> The problem: For the records that follow, please set down exactly the lines between the one holding "sequential, mW |" and the one holding "name | cells |", inclusive, and only those.

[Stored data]
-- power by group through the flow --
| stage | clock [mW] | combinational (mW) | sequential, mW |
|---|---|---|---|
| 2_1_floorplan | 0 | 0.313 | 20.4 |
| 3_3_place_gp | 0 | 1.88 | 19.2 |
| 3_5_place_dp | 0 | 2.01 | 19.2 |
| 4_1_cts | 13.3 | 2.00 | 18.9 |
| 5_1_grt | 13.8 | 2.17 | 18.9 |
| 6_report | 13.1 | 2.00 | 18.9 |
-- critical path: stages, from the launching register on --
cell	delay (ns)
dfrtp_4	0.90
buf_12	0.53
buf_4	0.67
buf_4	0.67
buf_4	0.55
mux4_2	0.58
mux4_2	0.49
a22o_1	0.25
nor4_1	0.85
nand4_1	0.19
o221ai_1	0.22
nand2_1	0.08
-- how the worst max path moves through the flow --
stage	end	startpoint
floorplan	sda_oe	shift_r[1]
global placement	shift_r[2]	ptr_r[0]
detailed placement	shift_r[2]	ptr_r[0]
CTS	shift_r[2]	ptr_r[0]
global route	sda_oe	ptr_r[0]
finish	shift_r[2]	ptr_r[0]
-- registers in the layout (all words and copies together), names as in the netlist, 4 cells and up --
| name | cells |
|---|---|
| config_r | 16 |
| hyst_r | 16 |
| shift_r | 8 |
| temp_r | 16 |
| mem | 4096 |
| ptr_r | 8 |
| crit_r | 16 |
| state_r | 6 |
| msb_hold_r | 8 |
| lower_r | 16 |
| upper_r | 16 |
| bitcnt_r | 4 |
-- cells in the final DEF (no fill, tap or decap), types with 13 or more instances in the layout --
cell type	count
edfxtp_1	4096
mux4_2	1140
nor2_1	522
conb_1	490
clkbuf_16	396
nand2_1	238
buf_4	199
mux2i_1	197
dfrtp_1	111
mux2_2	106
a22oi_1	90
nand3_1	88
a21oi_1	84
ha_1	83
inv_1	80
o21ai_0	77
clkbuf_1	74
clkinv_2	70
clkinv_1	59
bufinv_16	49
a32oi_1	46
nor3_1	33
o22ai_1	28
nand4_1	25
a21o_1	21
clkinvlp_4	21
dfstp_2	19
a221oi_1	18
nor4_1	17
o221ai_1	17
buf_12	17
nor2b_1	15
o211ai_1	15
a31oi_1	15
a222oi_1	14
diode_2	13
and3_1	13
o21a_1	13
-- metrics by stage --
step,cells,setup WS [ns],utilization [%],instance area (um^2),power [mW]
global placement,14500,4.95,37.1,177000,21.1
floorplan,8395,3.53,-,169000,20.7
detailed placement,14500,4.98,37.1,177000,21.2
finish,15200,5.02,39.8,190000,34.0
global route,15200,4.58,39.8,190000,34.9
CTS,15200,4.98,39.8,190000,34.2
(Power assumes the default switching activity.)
`src/inc/ums_regs.svh`:
```
// register map, field positions and reset values of the modem status block
`ifndef UMS_REGS_SVH
`define UMS_REGS_SVH

// ----------------------------------------------------------------
// byte addresses
// ----------------------------------------------------------------
`define UMS_STAT_OFS 32'h5000_1018
`define UMS_SCR_OFS  32'h5000_101c
`define UMS_MCTL_OFS 32'h5000_1100
`define UMS_IST_OFS  32'h5000_1104
`define UMS_IMSK_OFS 32'h5000_1108

// ----------------------------------------------------------------
// field positions
// ----------------------------------------------------------------
`define UMS_DCD_BIT  7
`define UMS_RI_BIT   6
`define UMS_CTS_BIT  4
`define UMS_DDCD_BIT 3
`define UMS_TERI_BIT 2
`define UMS_DCTS_BIT 0
`define UMS_LOOP_BIT 4
`define UMS_USER_TWO_BIT 3
`define UMS_USER_ONE_BIT 2
`define UMS_RTS_BIT  1
`define UMS_EV_DCD   0
`define UMS_EV_RI    1
`define UMS_EV_CTS   2

// ----------------------------------------------------------------
// reset values
// ----------------------------------------------------------------
`define UMS_SCR_RST  8'h00
`define UMS_MCTL_RST 4'h0
`define UMS_EV_RST   3'h0
`define UMS_SYNC_RST 3'h7
`define UMS_PIN_RST  1'b1
`define UMS_RD_RST   16'h0000

`endif

```
`src/inc/ums_pkg.sv`:
```
// shared types of the modem status block
package ums_pkg;

  typedef logic [31:0] ums_addr_t;
  typedef logic [15:0] ums_word_t;
  typedef logic [2:0]  ums_ev_t;

  // one-hot register select
  typedef enum logic [4:0] {
    UMS_SEL_NONE = 5'h00,
    UMS_SEL_STAT = 5'h01,
    UMS_SEL_SCR  = 5'h02,
    UMS_SEL_MCTL = 5'h04,
    UMS_SEL_IST  = 5'h08,
    UMS_SEL_IMSK = 5'h10
  } ums_sel_t;

endpackage : ums_pkg

```
`src/logic/ums_modem_status.sv`:
```
// modem status, modem control mirror and scratch registers of a uart
`timescale 1ns/1ps
`include "ums_regs.svh"
// Summary of operation
// - outside loopback, status bit 7 is inverted carrier detect input
// - outside loopback, status bit 6 is inverted ring input
// - outside loopback, status bit 4 is inverted clear-to-send input
// - in loopback, carrier status bit follows control user output two
// - in loopback, ring status bit follows control user output one
// - in loopback, clear-to-send status bit follows control rts
// - carrier change sets bit 3, cleared by status read
// - in loopback, carrier change flag tracks user output two changes
// - carrier held asserted through reset sets its change flag afterwards
// - ring going inactive sets bit 2, cleared by status read
// - in loopback, ring flag set when user output one falls
// - clear-to-send change sets bit 0, cleared by status read
// - in loopback, clear-to-send flag tracks rts changes
// - clear-to-send held asserted through reset sets its flag afterwards
// - 8-bit scratch byte stores last write, affects nothing else

module ums_modem_status (
  input  wire logic               clk,                 // 200 mhz clock
  input  wire logic               rst_b,               // async reset
  input  wire ums_pkg::ums_addr_t addr,                // register byte address
  input  wire ums_pkg::ums_word_t wdata,               // write data
  input  wire logic               wr,                  // write strobe
  input  wire logic               rd,                  // read strobe
  output logic [15:0]             rdata,               // read data, cycle after rd
  input  wire logic               dcd_in_low,          // carrier detect pin
  input  wire logic               ring_in_low,         // ring indicator pin
  input  wire logic               cts_in_low,          // clear-to-send pin
  output logic                    rts_out_low,         // request-to-send pin
  output logic                    user_output_one_low, // user output one pin
  output logic                    user_output_two_low, // user output two pin
  output logic                    irq                  // level interrupt
);
  import ums_pkg::*;

  // ----------------------------------------------------------------
  // address decode
  // ----------------------------------------------------------------

  // shared by the write and read paths
  function automatic ums_sel_t ums_decode(input ums_addr_t a);
    case (a)
      `UMS_STAT_OFS: ums_decode = UMS_SEL_STAT;
      `UMS_SCR_OFS:  ums_decode = UMS_SEL_SCR;
      `UMS_MCTL_OFS: ums_decode = UMS_SEL_MCTL;
      `UMS_IST_OFS:  ums_decode = UMS_SEL_IST;
      `UMS_IMSK_OFS: ums_decode = UMS_SEL_IMSK;
      default:       ums_decode = UMS_SEL_NONE;
    endcase
  endfunction : ums_decode

  ums_sel_t   sel;
  logic       rd_stat;
  logic       rd_scr;
  logic       wr_scr;
  logic       wr_mctl;
  logic       wr_ist;
  logic       wr_imsk;

  // strobes qualified by the decoded register
  assign sel     = ums_decode(addr);
  assign rd_stat = rd && (sel == UMS_SEL_STAT);
  assign rd_scr  = rd && (sel == UMS_SEL_SCR);
  assign wr_scr  = wr && (sel == UMS_SEL_SCR);
  assign wr_mctl = wr && (sel == UMS_SEL_MCTL);
  assign wr_ist  = wr && (sel == UMS_SEL_IST);
  assign wr_imsk = wr && (sel == UMS_SEL_IMSK);

  // ----------------------------------------------------------------
  // state
  // ----------------------------------------------------------------
  logic [2:0]  sync1_r;  // {dcd, ri, cts}, active low
  logic [2:0]  sync2_r;
  logic [4:1]  mctl_r;   // loop, user two, user one, rts
  logic [7:0]  scr_r;
  ums_ev_t     prev_r;   // last seen status levels
  ums_ev_t     delta_r;  // change flags
  ums_ev_t     delta_nxt;
  ums_ev_t     ist_r;
  ums_ev_t     ist_nxt;
  ums_ev_t     imsk_r;
  logic [15:0] rdata_r;
  logic        rts_low_r;
  logic        user_one_low_r;
  logic        user_two_low_r;

  // ----------------------------------------------------------------
  // input synchroniser
  // ----------------------------------------------------------------

  // reset to inactive so a carrier or clear-to-send line held low through reset is seen as a change
  always_ff @(posedge clk or negedge rst_b) begin
    if (!rst_b) begin
      sync1_r <= `UMS_SYNC_RST;
      sync2_r <= `UMS_SYNC_RST;
    end else begin
      sync1_r <= {dcd_in_low, ring_in_low, cts_in_low};
      sync2_r <= sync1_r;
    end
  end

  // ----------------------------------------------------------------
  // current status levels, active high
  // ----------------------------------------------------------------
  logic    lb;
  ums_ev_t lvl;  // indexed by event bit

  assign lb = mctl_r[`UMS_LOOP_BIT];

  // loopback swaps the pins for the control bits
  always_comb begin
    if (lb) begin
      lvl[`UMS_EV_DCD] = mctl_r[`UMS_USER_TWO_BIT];
      lvl[`UMS_EV_RI]  = mctl_r[`UMS_USER_ONE_BIT];
      lvl[`UMS_EV_CTS] = mctl_r[`UMS_RTS_BIT];
    end else begin
      lvl[`UMS_EV_DCD] = ~sync2_r[2];
      lvl[`UMS_EV_RI]  = ~sync2_r[1];
      lvl[`UMS_EV_CTS] = ~sync2_r[0];
    end
  end

  // ----------------------------------------------------------------
  // change detection
  // ----------------------------------------------------------------
  ums_ev_t ev;

  // ring flags only the trailing edge, the others any edge
  assign ev[`UMS_EV_DCD] = lvl[`UMS_EV_DCD] ^ prev_r[`UMS_EV_DCD];
  assign ev[`UMS_EV_RI]  = prev_r[`UMS_EV_RI] & ~lvl[`UMS_EV_RI];
  assign ev[`UMS_EV_CTS] = lvl[`UMS_EV_CTS] ^ prev_r[`UMS_EV_CTS];

  // prev resets inactive: a carrier or clear-to-send line asserted through reset shows up as an edge
  always_ff @(posedge clk or negedge rst_b) begin
    if (!rst_b) begin
      prev_r <= `UMS_EV_RST;
    end else begin
      prev_r <= lvl;
    end
  end

  // ----------------------------------------------------------------
  // change flags
  // ----------------------------------------------------------------

  // set beats the read clear, so an edge in the read cycle is kept
  assign delta_nxt = (delta_r & {3{~rd_stat}}) | ev;

  always_ff @(posedge clk or negedge rst_b) begin
    if (!rst_b) begin
      delta_r <= `UMS_EV_RST;
    end else begin
      delta_r <= delta_nxt;
    end
  end

  // ----------------------------------------------------------------
  // interrupt status and mask
  // ----------------------------------------------------------------

  // write one to clear; a new event in the same cycle wins
  assign ist_nxt = (ist_r & ~({3{wr_ist}} & wdata[2:0])) | ev;

  always_ff @(posedge clk or negedge rst_b) begin
    if (!rst_b) begin
      ist_r <= `UMS_EV_RST;
    end else begin
      ist_r <= ist_nxt;
    end
  end

  always_ff @(posedge clk or negedge rst_b) begin
    if (!rst_b) begin
      imsk_r <= `UMS_EV_RST;
    end else if (wr_imsk) begin
      imsk_r <= wdata[2:0];
    end
  end

  // level output, follows the registered status and mask
  assign irq = |(ist_r & imsk_r);

  // ----------------------------------------------------------------
  // modem control and scratch
  // ----------------------------------------------------------------

  // only bits 4:1 are stored; bit 0 reads as zero
  always_ff @(posedge clk or negedge rst_b) begin
    if (!rst_b) begin
      mctl_r <= `UMS_MCTL_RST;
    end else if (wr_mctl) begin
      mctl_r <= wdata[4:1];
    end
  end

  // upper byte is not stored at all
  always_ff @(posedge clk or negedge rst_b) begin
    if (!rst_b) begin
      scr_r <= `UMS_SCR_RST;
    end else if (wr_scr) begin
      scr_r <= wdata[7:0];
    end
  end

  // ----------------------------------------------------------------
  // modem output pins
  // ----------------------------------------------------------------

  // loopback parks the pins inactive so the modem sees nothing
  always_ff @(posedge clk or negedge rst_b) begin
    if (!rst_b) begin
      rts_low_r      <= `UMS_PIN_RST;
      user_one_low_r <= `UMS_PIN_RST;
      user_two_low_r <= `UMS_PIN_RST;
    end else begin
      rts_low_r      <= lb | ~mctl_r[`UMS_RTS_BIT];
      user_one_low_r <= lb | ~mctl_r[`UMS_USER_ONE_BIT];
      user_two_low_r <= lb | ~mctl_r[`UMS_USER_TWO_BIT];
    end
  end

  assign rts_out_low         = rts_low_r;
  assign user_output_one_low = user_one_low_r;
  assign user_output_two_low = user_two_low_r;

  // ----------------------------------------------------------------
  // read path
  // ----------------------------------------------------------------
  logic [15:0] rd_mux;

  // unmapped addresses and reserved bits read zero
  always_comb begin
    rd_mux = 16'h0000;
    case (sel)
      UMS_SEL_STAT: begin
        rd_mux[`UMS_DCD_BIT]  = lvl[`UMS_EV_DCD];
        rd_mux[`UMS_RI_BIT]   = lvl[`UMS_EV_RI];
        rd_mux[`UMS_CTS_BIT]  = lvl[`UMS_EV_CTS];
        rd_mux[`UMS_DDCD_BIT] = delta_r[`UMS_EV_DCD];
        rd_mux[`UMS_TERI_BIT] = delta_r[`UMS_EV_RI];
        rd_mux[`UMS_DCTS_BIT] = delta_r[`UMS_EV_CTS];
      end
      UMS_SEL_SCR:  rd_mux[7:0] = scr_r;
      UMS_SEL_MCTL: rd_mux[4:1] = mctl_r;
      UMS_SEL_IST:  rd_mux[2:0] = ist_r;
      UMS_SEL_IMSK: rd_mux[2:0] = imsk_r;
      default:      rd_mux = 16'h0000;
    endcase
  end

  // data stands only in the cycle after the strobe
  always_ff @(posedge clk or negedge rst_b) begin
    if (!rst_b) begin
      rdata_r <= `UMS_RD_RST;
    end else if (rd) begin
      rdata_r <= rd_mux;
    end else begin
      rdata_r <= `UMS_RD_RST;
    end
  end

  assign rdata = rdata_r;
endmodule : ums_modem_status

```
`config.mk`:
```
export PLATFORM = sky130hd
export DESIGN_NAME = ums_modem_status
export DESIGN_NICKNAME = d
export VERILOG_FILES = /design/src/inc/ums_pkg.sv /design/src/logic/ums_modem_status.sv
export VERILOG_INCLUDE_DIRS = /design/src /design/src/inc
export SDC_FILE = /design/constraint.sdc
export NUM_CORES = 1
export LEC_CHECK = 0
export ABC_AREA = 1
export BUFFER_PORTS_ARGS = -buffer_cell sky130_fd_sc_hd__buf_4
export CORE_ASPECT_RATIO = 0.5
export CORE_MARGIN = 2
export CORE_UTILIZATION = 52
export DETAILED_ROUTE_END_ITERATION = 10
export PLACE_DENSITY = 0.92
export SKIP_CTS_REPAIR_TIMING = 1
export SLEW_MARGIN = 20
export SYNTH_ARGS = -nofsm -noshare
export SYNTH_HDL_FRONTEND = slang
export SYNTH_SLANG_ARGS = --single-unit
export TNS_END_PERCENT = 10
```
`constraint.sdc`:
```
create_clock -name clk -period 3.5 [get_ports clk]
set_clock_uncertainty 0.1 [all_clocks]
set_input_delay 0.7 -clock clk [delete_from_list [all_inputs] [get_ports clk]]
set_output_delay 0.7 -clock clk [all_outputs]
set_load 0.01 [all_outputs]
```
# == Yosys cells after proc, flatten, opt, wreduce, memory -nomap -nowiden ==
# Index checks and enable logic that the tools add are counted.
# word_totals
latchBits,0
wordCells,58
ram_bits,0
in_bits,55
rom_bits,0
n_memories,0
out_inout_bits,20
regBits,49
# classes
shifts,0
mux,9
n_reduce_logical,6
magnitude_cmp,0
n_eq_ne,10
div_mod_pow,0
n_mul,0
n_bitwise,21
n_addsub,0
# op_table
op,n
$eq 32x31->1 const B,5
$pmux 5 s5,1
$and 3x3->3,4
$mux 8,1
$not 1->1,8
$pmux 1 s4,2
$or 3x3->3,2
$pmux 2 s3,1
$eq 5x1->1 const B,1
$eq 5x2->1 const B,1
$eq 5x3->1 const B,1
$eq 5x4->1 const B,1
$eq 5x5->1 const B,1
$logic_and 1x1->1,5
$pmux 1 s5,1
$pmux 2 s2,1
$mux 3,1
$not 3->3,1
$or 1x1->1,3
$reduce_or 3->1,1
$xor 1x1->1,2
$and 1x1->1,1
$mux 1,1

# == Longest topological paths before layout ==
# depth
ltp_word,8
ltp_mapped,11
ltp_nobuf,11

# == Least setup slack after synthesis ==
# No wires, ideal clock.
# synth_timing
kind,input-to-reg
start,in addr[24]
end,reg scr_r[3]
setup_ps,117
t_required_ps,3283
path_stages,11
arrival_time_ps,1625
n_path_buf,1
setup_slack_ps,1658
path_cell_list,inv_1 > nand2_1 > nor2_1 > nand2_1 > nor2_4 > nand2_4 > inv_6 > nand2_4 > buf_6 > nand2_2 > o21ai_2
# synth_between
elab_chain_cells,4
elab_cells_between_ends,8
cone_classes,eq/ne: 6; mux: 1; reduce/logical: 1
# synth_lines
element,line_no,text
from (decl),ums_modem_status.sv:24,"input wire ums_pkg::ums_addr_t addr,"
$eq 32x31->1,ums_modem_status.sv:45,case (a)
$pmux 5 s5 *,ums_modem_status.sv:45,
$eq 5x2->1 *,ums_modem_status.sv:67,assign wr_scr = wr && (sel == UMS_SEL_SCR);
$logic_and 1x1->1 *,ums_modem_status.sv:67,
to (signal assigned),ums_modem_status.sv:202,scr_r <= `UMS_SCR_RST;
to (signal assigned),ums_modem_status.sv:204,scr_r <= wdata[7:0];
to (decl),ums_modem_status.sv:78,logic [7:0] scr_r;
# Mark *: on every way between the ends. The rest lies on a longest branch, timed or not.
# A chain may end at the register's enable or synchronous reset.

# == Worst setup path in the final report ==
# layout_timing
start,in addr[25]
end,reg delta_r[2]
# layout_between
elab_chain_cells,7
elab_cells_between_ends,11
cone_classes,eq/ne: 6; mux: 1; bitwise: 3; reduce/logical: 1
# layout_lines
element,line_no,text
$eq 32x31->1,ums_modem_status.sv:45,
$pmux 5 s5 *,ums_modem_status.sv:45,
$eq 5x1->1 *,ums_modem_status.sv:65,assign rd_stat = rd && (sel == UMS_SEL_STAT);
$logic_and 1x1->1 *,ums_modem_status.sv:65,
$not 1->1 *,ums_modem_status.sv:150,assign delta_nxt = (delta_r & {3{~rd_stat}}) | ev;
$and 3x3->3 *,ums_modem_status.sv:150,
$or 3x3->3 *,ums_modem_status.sv:150,
named net delta_nxt[2],ums_modem_status.sv:81,ums_ev_t delta_nxt;
to (signal assigned),ums_modem_status.sv:154,delta_r <= `UMS_EV_RST;
to (signal assigned),ums_modem_status.sv:156,delta_r <= delta_nxt;
to (decl),ums_modem_status.sv:80,ums_ev_t delta_r;
# Mark *: on every way through the listed nets, which the timed path passes. The rest lies on a longest branch.

==> results.txt <==
----------------------------------------------------
[Clock network]
  CTS H-Tree Depth ... 2
  Clock transition at the register clock pins on the worst setup and hold paths after CTS ... 0.07 ns
  CTS Buf Count ... 5
  Master cell of the clock root buffer ... clkbuf_8
  CTS tree ... done
  Maximum root-to-sink buffer count ... 2
  Clk sink count ... between 40 and 50
  Clk Latency, worst-skew pair ... 0.29 ns

[Setup path]
  Register-to-register setup slack ... 2.08 ns
  Launch point of the worst reg-to-reg path ... mctl_r[4]
  Worst flop-to-flop path endpoint ... delta_r[2]
  Critical Path RT ... around 3.6 ns
  Element type at the critical path end ... flop
  Capturing element of the worst setup path ... delta_r[2]
  Sort of element at the start of the critical path ... input pin
  Worst Reg-to-Reg Cells ... 3
  Crit path kind ... input pin to flop
  Peak fanout along the critical path ... 19
  Startpoint of the worst setup timing path ... addr[25]
  Arr. time, crit path ... ~2.1 ns

[STA]
  Post-layout min period ... ~2 ns
  F_max ... 494 MHz
  Portion of the clock cycle consumed by the worst path in the final layout ... 57.9%
  Endpoints failing setup ... 0
  Final count of pins violating max slew ... 0
  Final-report hold violation count ... 0
  Setup repair after global routing missed its margin ... no
  Setup tns final ... 0 ns

[Synthesis]
  Number of synthesized flops with an enable pin ... 0
  Top post-synthesis cells by count ... nand2_1, inv_1, dfrtp_1
  Post-synth cell types ... 21
  Most area-hungry cell type in the Yosys netlist ... dfrtp_1
  Post-synthesis cell count ... 244
  Async SR Flop Fraction ... 100%
  Cell with the most instances after synthesis ... nand2_1
  Sequential cell area fraction in the yosys report ... 52.3%
  Leading register cell type out of synthesis ... dfrtp_1
  Total of flip-flops plus latches after synthesis ... 41
  Portion of synthesized cell area occupied by the leading cell type ... 40.4%
  Synthesized area ... 0.00198 sq mm
  Count of warnings emitted by yosys ... 0
  Mean post-synth cell area ... slightly above 8 sq um
  Largest cells by area after synthesis ... dfrtp_1, nand2_1, dfstp_2

[Die]
  Total core area ... about 0.0035 sq mm
  Row count ... 15
  Effective utilization at floorplan ... 55.9%
  Die height ... 47.7 um
  Boundary pin count ... 75
  Area of the die ... 0.00436 sq mm
  Horizontal die dimension ... between 90 and 100 um

[Drt]
  Number of search-and-repair iterations in the first detailed-routing pass ... 4
  WL/cell ... 11.7 um
  Detailed-route DRC error count ... 0
  Average via count per standard cell ... 4.83
  Routed Wire Length ... 4190 um
  Count of antenna-violating nets left after detailed routing ... 0
  Routed vias ... 1,723
  DRC marker count from the first detailed-route iteration ... 102

[Global route]
  Residual overflow from global routing ... 0
  Global-route wire length before repair ... around 6600 um
  Antenna violations before repair ... 0
  Global-route usage over all layers ... 19.9%
  Maximum number of pins on one net before global-route repair ... 42
  Number of global-route vias before repair ... 1,511

[Status]
  Outcome ... complete, no violations

[Power and ir drop]
  Pwr per Cell Area ... between 300 and 400 mW/mm^2
  Total leakage power ... around 1.3 nW
  Power Total ... 0.000896 W
  Worst IR Drop VDD ... 0.288 mV

[Place]
  Last weighted congestion value of the routability-driven placer ... 0.845
  I/O Buffers ... 58
  Post-DP HPWL ... roughly 3100 um

[Layout]
  P&R area growth vs syn ... 27.2%
  Multi-input combinational cell area ... 754 sq um
  Antenna diode count ... 0
  Fraction of layout instances using a drive strength above 1 ... 29.1%
  # fillers ... 270
  Register Area ... about 0.0010 sq mm
  Final #Nets ... 360

[Hold path]
  Worst min path class ... input pin to asynchronous set/reset pin

[Job]
  Max capacitance violation total ... 0

----------------------------------------------------
cells in the final DEF, fill, tap and decap left out:
cell type	synthesis	layout
inv_1	33	33
dfrtp_1	32	32
clkbuf_8	0	7
buf_4	8	58
o21ai_1	1	1
nand4_1	1	1
nand3_1	25	25
nor3b_1	1	1
nand2_2	2	2
o21ai_2	5	5
nor2_4	2	2
conb_1	1	8
clkinv_2	0	1
inv_6	1	1
nor2_1	27	27
o21ai_0	17	17
nand2_4	2	2
xnor2_1	2	2
dfstp_2	9	9
nand2_1	70	70
nor2_2	2	2
metrics by stage:
| stage | hold slack, ns | setup slack (ns) | area, sq um | utilization (%) | std cells |
|---|---|---|---|---|---|
| 2_1_floorplan | 0.245 | 1.66 | 2010 | - | 251 |
| 3_3_place_gp | 0.246 | 1.25 | 2420 | 68.3 | 349 |
| 3_5_place_dp | 0.248 | 1.20 | 2420 | 68.3 | 349 |
| 4_1_cts | 0.260 | 1.51 | 2520 | 71.2 | 357 |
| 5_1_grt | 0.262 | 1.28 | 2520 | 71.2 | 357 |
| 6_report | 0.259 | 1.48 | 2520 | 71.2 | 357 |
cell families (layout without fill, tap and decap cells):
logic type             Yosys count  in the layout  share of synthesized area (%)
AND/OR/NAND/NOR                132            132                           28.9
buffers and inverters           45            100                           11.0
flip-flops                      41             41                           52.3
AO/OA/AOI/OAI                   23             23                           6.75
XOR/XNOR                         2              2                          0.883
other                            1              8                          0.189
per-layer routing:
layer	vias up	track usage, %	routed length, um
li1	858	-	-
met1	786	24.5	1760
met2	72	35.4	2050
met3	7	5.20	318
met4	0	8.48	64
met5	-	0	0
cell type report:
class / instances / area share [%]
Sequential cell: 41 / 41.1
Multi-Input combinational cell: 165 / 29.9
Timing Repair Buffer: 58 / 17.2
Inverter: 34 / 5.25
Clock buffer: 7 / 3.82
Tap cell: 51 / 2.53
Clock inverter: 1 / 0.198
sequential cells by signal, summed over array words and instances (netlist names):
register             count
rdata                    8
scr_r                    8
mctl_r                   4
delta_r                  3
imsk_r                   3
ist_r                    3
prev_r                   3
sync1_r                  3
sync2_r                  3
rts_out_low              1
user_output_one_low      1
user_output_two_low      1
worst min path at each step:
stage / cells past startpoint / from / to
CTS: 0 / sync1_r[1] / sync2_r[1]
finish: 1 / rst_b / mctl_r[2]
global route: 0 / sync1_r[1] / sync2_r[1]
floorplan: 0 / sync1_r[0] / sync2_r[0]
detailed placement: 0 / sync1_r[0] / sync2_r[0]
global placement: 0 / sync1_r[2] / sync2_r[2]
worst max-delay path, stage by stage:
cell,delay [ns]
buf_4,0.11
inv_1,0.05
nand2_1,0.04
nor2_1,0.10
nand2_1,0.09
nor2_4,0.39
nand2_1,0.21
nor2_1,0.27
o21ai_0,0.13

> Solution below:
| stage | clock [mW] | combinational (mW) | sequential, mW |
|---|---|---|---|
| 2_1_floorplan | 0 | 0.313 | 20.4 |
| 3_3_place_gp | 0 | 1.88 | 19.2 |
| 3_5_place_dp | 0 | 2.01 | 19.2 |
| 4_1_cts | 13.3 | 2.00 | 18.9 |
| 5_1_grt | 13.8 | 2.17 | 18.9 |
| 6_report | 13.1 | 2.00 | 18.9 |
-- critical path: stages, from the launching register on --
cell	delay (ns)
dfrtp_4	0.90
buf_12	0.53
buf_4	0.67
buf_4	0.67
buf_4	0.55
mux4_2	0.58
mux4_2	0.49
a22o_1	0.25
nor4_1	0.85
nand4_1	0.19
o221ai_1	0.22
nand2_1	0.08
-- how the worst max path moves through the flow --
stage	end	startpoint
floorplan	sda_oe	shift_r[1]
global placement	shift_r[2]	ptr_r[0]
detailed placement	shift_r[2]	ptr_r[0]
CTS	shift_r[2]	ptr_r[0]
global route	sda_oe	ptr_r[0]
finish	shift_r[2]	ptr_r[0]
-- registers in the layout (all words and copies together), names as in the netlist, 4 cells and up --
| name | cells |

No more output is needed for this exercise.